Closed glwagner closed 1 year ago
Can someone explain the purpose of MPI.Init()
? Is it a bad idea to call this inside MultiArch
constructor rather than requiring users to write it out? Can we detect if it's been called in the constructor and then call by default if it hasn't been called yet?
I guess changing to MultiArchitecture
makes sense but I admit, I do like MultiArch
since we do use arch
in places and it has become pretty common, I think.
Do we need default ranks? We can always find the number of runs in any run, and why not just check? Sorry if I am missing something.
To answer the above question, you can see here, but the short version is it initializes MPI in the current process. I guess this tells each process that it should get ready for the possibility of sharing information, otherwise, we probably get an error.
It sounds cleaner to me to hide it in MultiArch
but wonder if there is a good reason why not. Sadly, I don't know it but am happy to hear more from others.
Just to follow on from what @francispoulin wrote, we normally use MPI_Init() at the start and MPI_Finalize() at the end. All code that calls MPI needs to be between these statements. To your question about whether you can call MPI_Init() within MultiArch (or MultiArchitecture), I think the question is whether it would ever be useful to use an MPI routines before calling MultiArch. For example, you can't find out the local rank until you call MPI_Init(). Also, it is good practice to use both MPI_Init() and MPI_Finalize(), so if MPI_Init() is in MultiArch, it leaves the question of where MPI_Finalize() should be. This might be an argument for having them both outside of MultiArch where they are visible to the user.

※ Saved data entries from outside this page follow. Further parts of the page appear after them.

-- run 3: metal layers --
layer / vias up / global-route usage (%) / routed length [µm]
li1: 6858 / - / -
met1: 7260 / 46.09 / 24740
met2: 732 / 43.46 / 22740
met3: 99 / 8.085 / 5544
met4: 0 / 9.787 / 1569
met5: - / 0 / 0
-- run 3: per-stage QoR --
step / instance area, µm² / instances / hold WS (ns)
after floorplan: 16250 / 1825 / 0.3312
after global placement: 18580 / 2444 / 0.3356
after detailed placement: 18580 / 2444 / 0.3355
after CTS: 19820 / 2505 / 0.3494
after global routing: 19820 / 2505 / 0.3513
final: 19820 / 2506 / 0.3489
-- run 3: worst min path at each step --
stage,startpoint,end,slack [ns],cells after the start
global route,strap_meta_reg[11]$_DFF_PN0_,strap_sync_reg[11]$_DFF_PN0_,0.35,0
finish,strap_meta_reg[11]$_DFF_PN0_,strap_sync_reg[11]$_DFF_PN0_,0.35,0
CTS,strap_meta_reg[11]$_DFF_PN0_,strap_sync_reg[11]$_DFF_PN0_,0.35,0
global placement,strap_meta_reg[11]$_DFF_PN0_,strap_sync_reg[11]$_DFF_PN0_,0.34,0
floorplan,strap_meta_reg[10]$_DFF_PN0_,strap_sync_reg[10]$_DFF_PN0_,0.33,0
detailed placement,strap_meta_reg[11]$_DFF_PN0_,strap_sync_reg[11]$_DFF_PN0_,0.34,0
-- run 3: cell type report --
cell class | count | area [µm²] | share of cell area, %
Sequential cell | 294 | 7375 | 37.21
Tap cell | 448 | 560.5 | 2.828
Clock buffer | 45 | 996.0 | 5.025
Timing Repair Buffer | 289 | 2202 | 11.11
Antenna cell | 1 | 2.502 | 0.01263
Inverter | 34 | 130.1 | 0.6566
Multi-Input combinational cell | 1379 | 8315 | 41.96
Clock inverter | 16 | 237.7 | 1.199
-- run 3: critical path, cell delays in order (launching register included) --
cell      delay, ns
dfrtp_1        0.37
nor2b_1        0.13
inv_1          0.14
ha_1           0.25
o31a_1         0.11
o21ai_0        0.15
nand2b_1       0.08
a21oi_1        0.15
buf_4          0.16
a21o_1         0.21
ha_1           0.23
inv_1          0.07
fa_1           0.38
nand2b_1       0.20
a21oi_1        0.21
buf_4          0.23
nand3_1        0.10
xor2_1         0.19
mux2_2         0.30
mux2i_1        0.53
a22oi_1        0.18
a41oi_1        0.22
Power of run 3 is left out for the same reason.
**src/hdl/spe_map.svh**
```systemverilog
// Constants for the serial programming entry block
`ifndef SPE_MAP_SVH
`define SPE_MAP_SVH
`define SPE_KEY_BITS 32
`define SPE_KEY_VALUE 32'h5a5a_c3c3
`define SPE_CNT_W 6
`define SPE_SYNC_RST 1'b0
`endif

```
**src/hdl/spe_pkg.sv**
```systemverilog
// Types shared by the serial programming entry block
`default_nettype none
package spe_pkg;
    typedef enum logic [2:0] {
        SPE_IDLE,
        SPE_KEY_SHIFT,
        SPE_KEY_FAIL,
        SPE_HV_SESSION,
        SPE_LV_SESSION
    } spe_mode_e;
endpackage
`default_nettype wire

```
**src/hdl/spe_sync2.sv**
```systemverilog
// Two-flop synchroniser for pin inputs
`default_nettype none
module spe_sync2 #(
    parameter int WIDTH = 1
) (
    input wire logic clk_sys,
    input wire logic srst,
    input wire logic [WIDTH-1:0] async_in,
    output logic [WIDTH-1:0] sync_out
);
    // First stage, read only by the second
    logic [WIDTH-1:0] meta_q;

    // Two stages, cleared by reset
    always_ff @(posedge clk_sys) begin
        if (srst) begin
            meta_q <= '0;
            sync_out <= '0;
        end else begin
            meta_q <= async_in;
            sync_out <= meta_q;
        end
    end
endmodule
`default_nettype wire

```
**src/hdl/spe_entry.sv**
```systemverilog
// Serial programming entry and mode-hold logic
`include "spe_map.svh"
`default_nettype none
// Functional notes
// - HV entry: clock, data low, then high level
// - Key entry only when enable bit is 1
// - Master-clear low, then 32-bit key shifted
// - Key session lasts while master-clear stays low
// - Enable bit forces master-clear reset on
// - Clearing enable bit allowed in HV session only
// - Data pin two-way, clock pin input only
// - Session allows memory, ID, config writes
module spe_entry #(
    parameter int KEY_BITS = `SPE_KEY_BITS,
    parameter logic [`SPE_KEY_BITS-1:0] ENTRY_KEY = `SPE_KEY_VALUE
) (
    input wire logic clk_sys,
    input wire logic srst,
    // Programmer pins, inputs outside the clock's domain, outputs registered in it
    input wire logic prog_serial_clock,
    input wire logic prog_serial_data_in,
    output logic prog_serial_data_out,
    output logic prog_serial_data_oe,
    input wire logic master_clear_pin,
    input wire logic high_programming_level,
    // Config bit and outgoing data, same clock domain
    input wire logic low_voltage_entry_enable,
    input wire logic tx_data,
    input wire logic tx_drive,
    // Enable-bit clear request and its grant
    input wire logic cfg_lv_clear_req,
    output logic cfg_lv_clear_ok,
    // Mode status and permissions, all registered
    output logic master_clear_reset_forced,
    output logic prog_mode_active,
    output logic hv_session,
    output logic lv_session,
    output logic prog_write_enable,
    output logic rx_bit_valid,
    output logic rx_bit
);
    import spe_pkg::*;

    // Synchronised pins: clock, data, master-clear, high level
    logic [3:0] pins_s;
    // Named taps of the synchroniser output
    logic clk_s; // Serial clock, two flops late
    logic dat_s; // Serial data, same delay as the clock
    logic mclr_s; // Master-clear level, high when released
    logic hv_s; // High programming level present
    // Edge finder state for the serial clock
    logic clk_prev_q; // Serial clock one cycle back
    logic clk_rise; // One-cycle strobe per clock rise
    // Key receiver state
    logic [`SPE_CNT_W-1:0] bit_cnt_q; // Bits taken so far
    logic [`SPE_KEY_BITS-1:0] shift_q; // Received key, MSB first
    // Entry mode machine
    spe_mode_e mode_q; // Present mode
    // Edge finder state for the high level
    logic hv_prev_q; // High level one cycle back
    logic hv_armed; // High level just arrived with pins low

    // All four pins share one two-flop stage, so clock and data
    // keep their relative timing through the crossing
    // Bit 0 clock, 1 data, 2 master-clear, 3 high level
    spe_sync2 #(
        .WIDTH(4)
    ) u_sync (
        .clk_sys(clk_sys),
        .srst(srst),
        .async_in({high_programming_level, master_clear_pin,
                   prog_serial_data_in, prog_serial_clock}),
        .sync_out(pins_s)
    );

    // Bit order fixed by the concatenation above
    assign clk_s = pins_s[0];
    assign dat_s = pins_s[1];
    assign mclr_s = pins_s[2];
    assign hv_s = pins_s[3];

    // Edge finder on the synchronised serial clock
    // Reset value matches the idle low level of both pins,
    // so no false edge follows reset
    always_ff @(posedge clk_sys) begin
        if (srst) begin
            clk_prev_q <= `SPE_SYNC_RST;
            hv_prev_q <= `SPE_SYNC_RST;
        end else begin
            clk_prev_q <= clk_s;
            hv_prev_q <= hv_s;
        end
    end

    // A rise shows two cycles after the pin edge; the link
    // clock must stay well below the system clock for this to work
    assign clk_rise = clk_s & ~clk_prev_q;
    // Clock and data must both be low as the high level arrives
    assign hv_armed = hv_s & ~hv_prev_q & ~clk_s & ~dat_s;

    // Key receiver: cleared while master-clear is high
    // Also cleared in idle, so a key cut short by the enable bit
    // leaves no stale count for the next attempt
    always_ff @(posedge clk_sys) begin
        if (srst || mclr_s) begin
            bit_cnt_q <= '0;
            shift_q <= '0;
        end else if (mode_q == SPE_IDLE) begin
            // Fresh start for the next key
            bit_cnt_q <= '0;
            shift_q <= '0;
        end else if (mode_q == SPE_KEY_SHIFT && clk_rise &&
                     bit_cnt_q != `SPE_CNT_W'(KEY_BITS)) begin
            // New bit enters at the bottom; the first bit ends as MSB
            shift_q <= {shift_q[`SPE_KEY_BITS-2:0], dat_s};
            bit_cnt_q <= bit_cnt_q + `SPE_CNT_W'(1);
        end
    end

    // Mode machine
    // A session is left only through the pin that opened it
    always_ff @(posedge clk_sys) begin
        if (srst) begin
            mode_q <= SPE_IDLE;
        end else begin
            unique case (mode_q)
                SPE_IDLE: begin
                    // High-voltage entry wins over the key path
                    if (hv_armed) begin
                        mode_q <= SPE_HV_SESSION;
                    end else if (!mclr_s && low_voltage_entry_enable) begin
                        mode_q <= SPE_KEY_SHIFT;
                    end
                end
                SPE_KEY_SHIFT: begin
                    // Shifting itself happens in the key receiver
                    // Enable may drop; the path then closes
                    if (mclr_s || !low_voltage_entry_enable) begin
                        mode_q <= SPE_IDLE;
                    end else if (bit_cnt_q == `SPE_CNT_W'(KEY_BITS)) begin
                        // Whole key in: compare once
                        if (shift_q == ENTRY_KEY) begin
                            mode_q <= SPE_LV_SESSION;
                        end else begin
                            mode_q <= SPE_KEY_FAIL;
                        end
                    end
                end
                SPE_KEY_FAIL: begin
                    // Locked out until master-clear rises again
                    if (mclr_s) begin
                        mode_q <= SPE_IDLE;
                    end
                end
                SPE_HV_SESSION: begin
                    // Session held while the high level stays
                    // Master-clear level plays no part here
                    if (!hv_s) begin
                        mode_q <= SPE_IDLE;
                    end
                end
                SPE_LV_SESSION: begin
                    // Release of master-clear ends the session
                    // Enable bit changes do not end a running session
                    if (mclr_s) begin
                        mode_q <= SPE_IDLE;
                    end
                end
                default: begin
                    // Unused codes fall back to idle
                    mode_q <= SPE_IDLE;
                end
            endcase
        end
    end

    // Session flags and permissions, registered
    // Registering costs a cycle of latency but keeps the
    // outputs glitch-free for the memory write logic
    always_ff @(posedge clk_sys) begin
        if (srst) begin
            // Nothing granted out of reset
            hv_session <= 1'b0;
            lv_session <= 1'b0;
            prog_mode_active <= 1'b0;
            prog_write_enable <= 1'b0;
            cfg_lv_clear_ok <= 1'b0;
            master_clear_reset_forced <= 1'b0;
        end else begin
            hv_session <= (mode_q == SPE_HV_SESSION);
            lv_session <= (mode_q == SPE_LV_SESSION);
            prog_mode_active <= (mode_q == SPE_HV_SESSION) || (mode_q == SPE_LV_SESSION);
            // Writes allowed in either kind of session
            prog_write_enable <= (mode_q == SPE_HV_SESSION) ||
                (mode_q == SPE_LV_SESSION);
            // Enable bit clear only from an HV session; by programmer
            cfg_lv_clear_ok <= cfg_lv_clear_req && (mode_q == SPE_HV_SESSION);
            // No other setting can mask this
            master_clear_reset_forced <= low_voltage_entry_enable;
        end
    end

    // Serial data path both ways while in session
    // The drive enable is gated by the session, so a stray drive
    // request outside a session never fights the programmer
    always_ff @(posedge clk_sys) begin
        if (srst) begin
            // Pin released out of reset
            prog_serial_data_out <= 1'b0;
            prog_serial_data_oe <= 1'b0;
            rx_bit_valid <= 1'b0;
            rx_bit <= 1'b0;
        end else begin
            // Outgoing bit follows the core one cycle later
            prog_serial_data_out <= tx_data;
            prog_serial_data_oe <= tx_drive && prog_mode_active;
            // Strobe only while the device is not driving the pin
            rx_bit_valid <= clk_rise && prog_mode_active && !tx_drive;
            rx_bit <= dat_s;
        end
    end
endmodule
`default_nettype wire

```
<file path="config.mk">
export PLATFORM = sky130hd
export DESIGN_NAME = pmc_power_ctrl
export DESIGN_NICKNAME = d
export VERILOG_FILES = /design/src/inc/pmc_pkg.sv /design/src/rtl/pmc_power_ctrl.sv
export SDC_FILE = /design/constraint.sdc
export NUM_CORES = 1
export LEC_CHECK = 0
export BUFFER_PORTS_ARGS = -buffer_cell sky130_fd_sc_hd__buf_2
export CAP_MARGIN = 0
export CORE_ASPECT_RATIO = 1.1
export CORE_MARGIN = 2
export CORE_UTILIZATION = 40
export DETAILED_ROUTE_END_ITERATION = 8
export HOLD_SLACK_MARGIN = 0.02
export PLACE_DENSITY = 0.69
export SLEW_MARGIN = 5
export SYNTH_ARGS = -nofsm -noshare
export SYNTH_HDL_FRONTEND = slang
export SYNTH_SLANG_ARGS = --single-unit
</file>
<file path="constraint.sdc">
create_clock -name core_clk -period 1.9 [get_ports core_clk]
set_input_delay 0.475 -clock core_clk [delete_from_list [all_inputs] [get_ports core_clk]]
set_output_delay 0.475 -clock core_clk [all_outputs]
set_load 0.01 [all_outputs]
</file>
<file path="src/inc/pmc_pkg.sv">
// power-mode control constants and carrier types
// assumes one core clock domain and a plain register port from the core
package pmc_pkg;

  localparam int unsigned ADDR_W     = 4;
  localparam int unsigned DATA_W     = 8;
  localparam int unsigned NUM_DAC    = 2;
  localparam int unsigned PORT_W     = 32;
  localparam int unsigned IRQ_W      = 8;

  localparam logic [ADDR_W-1:0] MODE_OFS   = 4'h0;
  localparam logic [ADDR_W-1:0] CONV_OFS   = 4'h1;
  localparam logic [ADDR_W-1:0] IRQEN_OFS  = 4'h2;
  localparam logic [ADDR_W-1:0] STAT_OFS   = 4'h3;

  // mode register: bit 0 requests idle, bit 1 requests powerdown
  localparam int unsigned MODE_IDLE_BIT = 0;
  localparam int unsigned MODE_PD_BIT   = 1;
  // converter register: bit 0 adc, bits 1.. dacs
  localparam int unsigned CONV_ADC_BIT  = 0;
  localparam int unsigned CONV_DAC_LSB  = 1;
  // status register: bits 1:0 mode, bit 2 reference on
  localparam int unsigned STAT_REF_BIT  = 2;

  localparam logic [DATA_W-1:0] CONV_RST  = 8'h00;
  localparam logic [DATA_W-1:0] IRQEN_RST = 8'h00;
  localparam logic [DATA_W-1:0] ZERO_DATA = 8'h00;

  typedef enum logic [1:0] {
    PMC_NORMAL = 2'b00,
    PMC_IDLE   = 2'b01,
    PMC_PDOWN  = 2'b11
  } pmc_mode_t;

  typedef struct packed {
    logic [ADDR_W-1:0] addr;
    logic [DATA_W-1:0] wdata;
    logic              wr;
    logic              rd;
  } pmc_req_t;

  typedef struct packed {
    logic [PORT_W-1:0]  port;
    logic [NUM_DAC-1:0] dac;
  } pmc_pins_t;

endpackage

</file>
<file path="src/rtl/pmc_power_ctrl.sv">
// power-mode control: mode state, clock gates, pin freeze, converter enables
// assumes rst_n comes from an external power-on reset, already synchronous-safe
`timescale 1ns/10ps
module pmc_power_ctrl
  import pmc_pkg::*;
(
  input  wire logic                 core_clk,
  input  wire logic                 rst_n,
  input  wire pmc_req_t             regReq,
  output logic      [DATA_W-1:0]    regRdata,
  input  wire logic [IRQ_W-1:0]     irqReq,
  input  wire pmc_pins_t            pinsIn,
  output pmc_pins_t                 pinsOut,
  output logic      [NUM_DAC-1:0]   dacOe_n,
  output logic                      coreClkEn,
  output logic                      periphClkEn,
  output logic                      oscEn,
  output logic                      adcEn,
  output logic      [NUM_DAC-1:0]   dacEn,
  output logic                      refEn
);

  pmc_mode_t                mode;
  logic      [DATA_W-1:0]   convReg;
  logic      [IRQ_W-1:0]    irqEn;
  logic      [IRQ_W-1:0]    irqSync1;
  logic      [IRQ_W-1:0]    irqSync2;
  logic                     wakeIrq;

  function automatic logic hit(input pmc_req_t r, input logic [ADDR_W-1:0] ofs);
    return r.addr == ofs;
  endfunction

  ////////////////////////////////////////////////////////////////////////////
  // interrupt inputs come from other logic; synchronise them anyway
  always_ff @(posedge core_clk or negedge rst_n) begin
    if (!rst_n) begin
      irqSync1 <= '0;
      irqSync2 <= '0;
    end else begin
      irqSync1 <= irqReq;
      irqSync2 <= irqSync1;
    end
  end

  assign wakeIrq = |(irqSync2 & irqEn);

  ////////////////////////////////////////////////////////////////////////////
  // mode state
  always_ff @(posedge core_clk or negedge rst_n) begin
    if (!rst_n) begin
      mode <= PMC_NORMAL;
    end else begin
      case (mode)
        PMC_NORMAL: begin
          if (regReq.wr && hit(regReq, MODE_OFS)) begin
            if (regReq.wdata[MODE_PD_BIT]) begin
              mode <= PMC_PDOWN;
            end else if (regReq.wdata[MODE_IDLE_BIT]) begin
              mode <= PMC_IDLE;
            end
          end
        end
        PMC_IDLE: begin
          if (wakeIrq) begin
            mode <= PMC_NORMAL;
          end
        end
        default: mode <= mode;
      endcase
    end
  end

  ////////////////////////////////////////////////////////////////////////////
  // registers
  always_ff @(posedge core_clk or negedge rst_n) begin
    if (!rst_n) begin
      convReg <= CONV_RST;
      irqEn   <= IRQEN_RST;
    end else if (regReq.wr && mode == PMC_NORMAL) begin
      if (hit(regReq, CONV_OFS)) begin
        convReg <= regReq.wdata;
      end else if (hit(regReq, IRQEN_OFS)) begin
        irqEn <= regReq.wdata;
      end
    end
  end

  always_ff @(posedge core_clk or negedge rst_n) begin
    if (!rst_n) begin
      regRdata <= ZERO_DATA;
    end else if (regReq.rd) begin
      if (hit(regReq, MODE_OFS)) begin
        regRdata <= {{(DATA_W-2){1'b0}}, mode};
      end else if (hit(regReq, CONV_OFS)) begin
        regRdata <= convReg;
      end else if (hit(regReq, IRQEN_OFS)) begin
        regRdata <= irqEn;
      end else if (hit(regReq, STAT_OFS)) begin
        regRdata <= {{(DATA_W-3){1'b0}}, refEn, mode};
      end else begin
        regRdata <= ZERO_DATA;
      end
    end else begin
      regRdata <= ZERO_DATA;
    end
  end

  ////////////////////////////////////////////////////////////////////////////
  // clock gates, registered so the gating cells see a clean level
  always_ff @(posedge core_clk or negedge rst_n) begin
    if (!rst_n) begin
      coreClkEn   <= 1'b1;
      periphClkEn <= 1'b1;
      oscEn       <= 1'b1;
    end else begin
      coreClkEn   <= (mode == PMC_NORMAL);
      periphClkEn <= (mode != PMC_PDOWN);
      oscEn       <= (mode != PMC_PDOWN);
    end
  end

  ////////////////////////////////////////////////////////////////////////////
  // analog enables; everything analog is off in powerdown
  always_ff @(posedge core_clk or negedge rst_n) begin
    if (!rst_n) begin
      adcEn <= 1'b0;
      dacEn <= '0;
      refEn <= 1'b0;
    end else begin
      // each converter from its own bit
      adcEn <= convReg[CONV_ADC_BIT] && mode != PMC_PDOWN;
      dacEn <= convReg[CONV_DAC_LSB +: NUM_DAC] & {NUM_DAC{mode != PMC_PDOWN}};
      refEn <= (convReg[CONV_ADC_BIT] || |convReg[CONV_DAC_LSB +: NUM_DAC])
               && mode != PMC_PDOWN;
    end
  end

  ////////////////////////////////////////////////////////////////////////////
  // pin outputs
  always_ff @(posedge core_clk or negedge rst_n) begin
    if (!rst_n) begin
      pinsOut <= '0;
      dacOe_n <= '0;
    end else begin
      if (mode == PMC_NORMAL) begin
        pinsOut <= pinsIn;
      end
      dacOe_n <= {NUM_DAC{mode == PMC_PDOWN}};
    end
  end

  ////////////////////////////////////////////////////////////////////////////
  // check helper: cycles spent outside normal mode, saturating
  logic [DATA_W-1:0] lowCnt;

  always_ff @(posedge core_clk or negedge rst_n) begin
    if (!rst_n) begin
      lowCnt <= '0;
    end else if (mode == PMC_NORMAL) begin
      lowCnt <= '0;
    end else if (lowCnt != '1) begin
      lowCnt <= lowCnt + 1'b1;
    end
  end
endmodule // pmc_power_ctrl

</file>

I agree with @johnryantaylor , even though it might make for shorter code, there are good reasons for keeping MPI_Init()
and MPI_Finalize()
, in each script. Maybe this should be considered good practice?
It does make sense, so we have to live with that necessary distinction for now. But lets continue to think about how to bring the syntax for distributed and single process scripts as close together as possible.
@simone-silvestri suggests removing topology
as an argument from the MultiArch
constructor. MultiArch
now uses topology
to construct RankConnectivity
(ie the mapping between ranks). But in @simone-silvestri's words "connectivity is a grid thing".
I'm not 100% sure how to solve it though. One possibility is to 1) rebuild MultiArch
in the grid constructor adding connectivity information. Or we can 2) introduce a wrapper for grids on distributed domains or 3) add connectivity
to all grids, set to nothing
when not distributred. I think 1) is easiest but maybe not the cleanest.
After some discussions I also think "Distributed" is a confusing name for this module. The module is really specific to "multi-process" execution with MPI, rather than distributed-memory execution (though it supports distributed memory setups). MultiRegion
also has distributed memory features.
I think drawing a closer connection to MPI might help, something like:
MultiArch
-> MPIArchitecture
Distributed
-> MPIArchitectures
Or, if we want to be even more explicit, MPIMultiProcess
or something. But I think "MPI" uniquely implies "multi-process".
(1) should be already implemented (rebuilding arch in grid constructor)
I.e., grid.architecture is necessary equal to the input architecture.
I think the way to go is specify a partitioning object. That will define how you split the grid. The connectivity itself (which core you communicate to) should go in the BC
I guess partition
would take the place of ranks
.
I think it makes sense to delay building connectivity
(ie we only build connectivity when we build fields and their boundary conditions) --- because we can construct connectivities if we have 1) grid and 2) the partition. But we still have to store the partition in either grid
or grid.architecture
, correct?
One approach could produce code like
arch = MPIArchitecture() # note no arguments
grid = RectilinearGrid(arch, grid_kw..., partition=XPartition())
internally, the constructors maybe take the form
function RectilinearGrid(arch, size, other_grid_kw, architecture_kwargs...)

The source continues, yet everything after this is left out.